• [WHAT THIS TASK INVOLVES] Gather up every line from the entries below that uses the word "more".

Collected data
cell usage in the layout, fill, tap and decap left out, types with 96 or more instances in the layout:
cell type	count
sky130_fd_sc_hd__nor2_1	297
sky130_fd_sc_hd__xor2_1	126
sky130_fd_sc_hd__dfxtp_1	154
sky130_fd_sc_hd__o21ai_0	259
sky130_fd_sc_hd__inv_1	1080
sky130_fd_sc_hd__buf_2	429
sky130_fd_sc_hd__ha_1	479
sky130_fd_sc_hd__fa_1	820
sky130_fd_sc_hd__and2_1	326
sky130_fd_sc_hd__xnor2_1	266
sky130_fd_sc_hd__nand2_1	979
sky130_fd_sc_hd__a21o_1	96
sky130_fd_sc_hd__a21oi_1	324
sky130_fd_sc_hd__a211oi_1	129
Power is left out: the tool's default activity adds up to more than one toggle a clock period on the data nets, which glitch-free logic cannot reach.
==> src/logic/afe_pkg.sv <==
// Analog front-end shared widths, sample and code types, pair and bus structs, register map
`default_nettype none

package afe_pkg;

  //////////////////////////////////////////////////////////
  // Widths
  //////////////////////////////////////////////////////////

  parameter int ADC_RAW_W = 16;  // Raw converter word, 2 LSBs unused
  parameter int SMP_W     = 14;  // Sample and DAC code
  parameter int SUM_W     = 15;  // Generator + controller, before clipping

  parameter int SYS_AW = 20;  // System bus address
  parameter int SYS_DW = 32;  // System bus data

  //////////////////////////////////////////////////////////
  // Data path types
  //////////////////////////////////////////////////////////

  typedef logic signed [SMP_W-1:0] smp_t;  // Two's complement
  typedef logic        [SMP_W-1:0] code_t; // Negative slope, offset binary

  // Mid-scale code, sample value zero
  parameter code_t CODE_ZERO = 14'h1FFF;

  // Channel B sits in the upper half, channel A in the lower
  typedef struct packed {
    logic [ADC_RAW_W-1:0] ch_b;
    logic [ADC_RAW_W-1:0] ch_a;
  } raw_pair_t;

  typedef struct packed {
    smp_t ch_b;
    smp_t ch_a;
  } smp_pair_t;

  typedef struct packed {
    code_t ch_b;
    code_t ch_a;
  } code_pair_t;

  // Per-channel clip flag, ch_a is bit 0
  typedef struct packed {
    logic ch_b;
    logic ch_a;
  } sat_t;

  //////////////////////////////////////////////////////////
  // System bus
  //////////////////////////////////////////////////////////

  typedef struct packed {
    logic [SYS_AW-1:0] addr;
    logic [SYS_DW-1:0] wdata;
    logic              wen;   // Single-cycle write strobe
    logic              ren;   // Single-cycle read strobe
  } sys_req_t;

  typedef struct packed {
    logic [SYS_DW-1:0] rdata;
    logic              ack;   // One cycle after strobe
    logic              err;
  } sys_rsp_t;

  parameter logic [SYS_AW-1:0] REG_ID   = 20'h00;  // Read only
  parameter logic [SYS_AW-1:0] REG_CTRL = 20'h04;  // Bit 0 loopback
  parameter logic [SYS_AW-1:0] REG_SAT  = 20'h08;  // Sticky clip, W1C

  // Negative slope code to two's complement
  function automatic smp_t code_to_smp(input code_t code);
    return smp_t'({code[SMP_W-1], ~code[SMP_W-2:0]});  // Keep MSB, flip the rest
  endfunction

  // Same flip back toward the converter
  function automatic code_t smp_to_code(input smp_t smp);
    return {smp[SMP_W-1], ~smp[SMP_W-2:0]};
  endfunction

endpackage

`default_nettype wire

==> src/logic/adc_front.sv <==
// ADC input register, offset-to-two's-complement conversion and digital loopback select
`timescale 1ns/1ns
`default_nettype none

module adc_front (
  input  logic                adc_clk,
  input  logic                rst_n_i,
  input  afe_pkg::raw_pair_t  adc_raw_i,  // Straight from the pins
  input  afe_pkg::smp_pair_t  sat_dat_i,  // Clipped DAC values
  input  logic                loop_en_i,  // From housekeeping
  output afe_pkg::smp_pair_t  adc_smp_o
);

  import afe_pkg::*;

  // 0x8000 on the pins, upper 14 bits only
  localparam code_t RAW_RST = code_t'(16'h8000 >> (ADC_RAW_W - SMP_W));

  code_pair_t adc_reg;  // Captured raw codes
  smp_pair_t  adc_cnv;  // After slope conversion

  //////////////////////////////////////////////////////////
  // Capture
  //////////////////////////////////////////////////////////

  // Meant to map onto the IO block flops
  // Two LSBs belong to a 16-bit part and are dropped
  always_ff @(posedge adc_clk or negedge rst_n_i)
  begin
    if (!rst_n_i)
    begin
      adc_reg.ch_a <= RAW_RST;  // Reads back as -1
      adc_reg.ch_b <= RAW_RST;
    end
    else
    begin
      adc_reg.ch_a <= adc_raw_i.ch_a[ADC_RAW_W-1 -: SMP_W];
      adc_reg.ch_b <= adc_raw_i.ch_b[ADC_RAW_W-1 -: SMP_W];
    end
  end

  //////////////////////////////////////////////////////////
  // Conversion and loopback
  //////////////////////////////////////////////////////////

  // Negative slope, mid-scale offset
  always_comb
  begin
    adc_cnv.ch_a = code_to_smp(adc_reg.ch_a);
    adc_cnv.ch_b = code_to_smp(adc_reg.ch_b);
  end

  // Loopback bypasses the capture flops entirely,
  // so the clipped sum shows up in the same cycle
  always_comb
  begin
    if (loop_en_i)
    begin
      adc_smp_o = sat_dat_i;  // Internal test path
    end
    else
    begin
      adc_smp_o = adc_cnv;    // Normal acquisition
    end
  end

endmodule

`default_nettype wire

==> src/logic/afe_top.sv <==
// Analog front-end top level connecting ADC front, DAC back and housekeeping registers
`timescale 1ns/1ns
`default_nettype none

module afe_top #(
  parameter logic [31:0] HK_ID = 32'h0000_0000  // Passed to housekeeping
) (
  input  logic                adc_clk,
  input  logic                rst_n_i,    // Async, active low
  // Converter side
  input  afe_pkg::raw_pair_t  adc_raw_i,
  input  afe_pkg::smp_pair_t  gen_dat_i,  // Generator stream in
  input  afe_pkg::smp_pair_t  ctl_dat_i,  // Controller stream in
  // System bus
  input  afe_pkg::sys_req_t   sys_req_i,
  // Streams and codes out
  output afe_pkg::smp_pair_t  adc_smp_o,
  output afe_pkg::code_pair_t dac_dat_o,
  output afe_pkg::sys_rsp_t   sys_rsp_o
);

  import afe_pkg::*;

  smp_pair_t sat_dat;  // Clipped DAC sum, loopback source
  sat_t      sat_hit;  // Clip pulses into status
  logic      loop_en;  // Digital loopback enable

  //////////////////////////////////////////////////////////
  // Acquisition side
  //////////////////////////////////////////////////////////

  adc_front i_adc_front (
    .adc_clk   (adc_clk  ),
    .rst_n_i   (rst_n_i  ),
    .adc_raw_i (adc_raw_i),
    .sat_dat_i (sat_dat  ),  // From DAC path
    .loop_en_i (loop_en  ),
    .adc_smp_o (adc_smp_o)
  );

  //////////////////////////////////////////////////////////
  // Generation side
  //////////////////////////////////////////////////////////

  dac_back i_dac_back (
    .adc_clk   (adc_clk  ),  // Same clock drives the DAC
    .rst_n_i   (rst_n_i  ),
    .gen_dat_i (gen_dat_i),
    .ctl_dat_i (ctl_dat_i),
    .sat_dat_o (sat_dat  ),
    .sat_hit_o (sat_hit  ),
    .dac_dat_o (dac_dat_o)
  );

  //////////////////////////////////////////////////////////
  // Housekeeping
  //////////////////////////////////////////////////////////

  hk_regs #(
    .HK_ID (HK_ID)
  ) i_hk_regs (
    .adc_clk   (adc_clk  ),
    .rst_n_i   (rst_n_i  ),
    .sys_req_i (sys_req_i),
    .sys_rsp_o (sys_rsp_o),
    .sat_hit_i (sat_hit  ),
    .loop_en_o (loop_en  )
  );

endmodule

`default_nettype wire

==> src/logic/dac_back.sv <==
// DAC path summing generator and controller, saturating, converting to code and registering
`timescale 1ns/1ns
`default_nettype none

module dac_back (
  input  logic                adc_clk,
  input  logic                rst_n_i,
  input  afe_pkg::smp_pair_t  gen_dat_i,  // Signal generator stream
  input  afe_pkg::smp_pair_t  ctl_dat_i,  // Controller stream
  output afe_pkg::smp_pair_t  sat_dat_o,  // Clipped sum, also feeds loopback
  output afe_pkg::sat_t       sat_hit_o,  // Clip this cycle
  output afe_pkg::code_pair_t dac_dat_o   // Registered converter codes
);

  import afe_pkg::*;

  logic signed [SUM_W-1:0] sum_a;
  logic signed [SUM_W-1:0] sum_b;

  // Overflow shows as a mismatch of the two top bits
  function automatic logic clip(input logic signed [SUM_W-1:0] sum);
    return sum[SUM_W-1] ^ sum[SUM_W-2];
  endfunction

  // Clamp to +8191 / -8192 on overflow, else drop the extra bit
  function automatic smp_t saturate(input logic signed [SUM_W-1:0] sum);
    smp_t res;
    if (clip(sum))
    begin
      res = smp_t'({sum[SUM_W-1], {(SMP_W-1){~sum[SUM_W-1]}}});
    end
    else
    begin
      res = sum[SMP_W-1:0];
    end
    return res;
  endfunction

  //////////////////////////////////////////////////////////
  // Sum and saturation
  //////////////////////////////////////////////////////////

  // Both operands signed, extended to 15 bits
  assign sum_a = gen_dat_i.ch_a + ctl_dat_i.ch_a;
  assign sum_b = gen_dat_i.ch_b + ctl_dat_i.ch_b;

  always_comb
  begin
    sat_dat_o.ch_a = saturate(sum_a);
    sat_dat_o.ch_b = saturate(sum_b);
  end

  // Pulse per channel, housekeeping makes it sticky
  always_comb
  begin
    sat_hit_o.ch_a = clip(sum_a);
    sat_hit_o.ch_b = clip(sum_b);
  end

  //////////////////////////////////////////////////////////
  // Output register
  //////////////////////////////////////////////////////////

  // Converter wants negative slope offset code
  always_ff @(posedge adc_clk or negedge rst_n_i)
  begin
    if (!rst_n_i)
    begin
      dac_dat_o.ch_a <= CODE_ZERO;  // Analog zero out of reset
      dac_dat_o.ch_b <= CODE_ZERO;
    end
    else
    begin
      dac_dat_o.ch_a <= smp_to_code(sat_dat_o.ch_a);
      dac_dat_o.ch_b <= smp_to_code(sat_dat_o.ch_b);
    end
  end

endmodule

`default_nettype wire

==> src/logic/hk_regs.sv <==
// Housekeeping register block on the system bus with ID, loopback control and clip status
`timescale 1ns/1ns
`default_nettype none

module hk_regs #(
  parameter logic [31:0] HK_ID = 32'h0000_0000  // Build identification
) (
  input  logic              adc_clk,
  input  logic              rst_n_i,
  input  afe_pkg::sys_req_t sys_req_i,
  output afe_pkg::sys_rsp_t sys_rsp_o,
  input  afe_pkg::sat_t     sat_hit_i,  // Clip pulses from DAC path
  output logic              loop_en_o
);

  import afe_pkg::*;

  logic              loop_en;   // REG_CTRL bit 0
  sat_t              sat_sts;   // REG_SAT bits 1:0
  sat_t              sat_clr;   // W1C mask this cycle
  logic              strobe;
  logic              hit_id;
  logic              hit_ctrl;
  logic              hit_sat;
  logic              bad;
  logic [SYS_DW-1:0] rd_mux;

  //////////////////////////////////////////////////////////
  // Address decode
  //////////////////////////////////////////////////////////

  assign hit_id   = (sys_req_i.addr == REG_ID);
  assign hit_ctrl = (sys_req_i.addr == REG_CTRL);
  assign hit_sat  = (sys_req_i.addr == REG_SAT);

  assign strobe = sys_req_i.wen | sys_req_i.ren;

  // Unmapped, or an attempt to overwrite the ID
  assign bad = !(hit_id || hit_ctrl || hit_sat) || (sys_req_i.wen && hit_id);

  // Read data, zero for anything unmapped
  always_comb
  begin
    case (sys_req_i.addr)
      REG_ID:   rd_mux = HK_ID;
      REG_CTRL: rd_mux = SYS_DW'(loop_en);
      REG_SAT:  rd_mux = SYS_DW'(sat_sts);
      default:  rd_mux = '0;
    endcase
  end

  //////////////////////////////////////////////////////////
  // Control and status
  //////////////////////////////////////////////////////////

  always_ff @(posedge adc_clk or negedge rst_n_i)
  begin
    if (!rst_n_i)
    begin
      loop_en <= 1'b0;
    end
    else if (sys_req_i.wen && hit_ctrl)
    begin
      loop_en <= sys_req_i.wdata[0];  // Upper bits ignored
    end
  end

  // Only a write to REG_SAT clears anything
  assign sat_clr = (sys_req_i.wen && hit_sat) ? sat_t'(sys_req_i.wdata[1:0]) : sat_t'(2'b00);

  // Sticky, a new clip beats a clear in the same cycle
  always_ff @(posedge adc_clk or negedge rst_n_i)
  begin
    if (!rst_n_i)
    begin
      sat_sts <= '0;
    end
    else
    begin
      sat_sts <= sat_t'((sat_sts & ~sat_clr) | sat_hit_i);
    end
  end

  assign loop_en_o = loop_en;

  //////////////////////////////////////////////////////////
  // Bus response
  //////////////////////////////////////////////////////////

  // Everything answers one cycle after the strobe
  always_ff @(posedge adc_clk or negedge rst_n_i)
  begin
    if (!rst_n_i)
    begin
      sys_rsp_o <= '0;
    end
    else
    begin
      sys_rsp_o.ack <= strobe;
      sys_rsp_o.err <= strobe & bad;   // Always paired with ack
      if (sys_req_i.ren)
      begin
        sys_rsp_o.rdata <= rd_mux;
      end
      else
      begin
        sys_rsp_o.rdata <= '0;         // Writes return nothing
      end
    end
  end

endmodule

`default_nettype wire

• [SOLUTION FOR THIS TASK]
cell usage in the layout, fill, tap and decap left out, types with 96 or more instances in the layout:
Power is left out: the tool's default activity adds up to more than one toggle a clock period on the data nets, which glitch-free logic cannot reach.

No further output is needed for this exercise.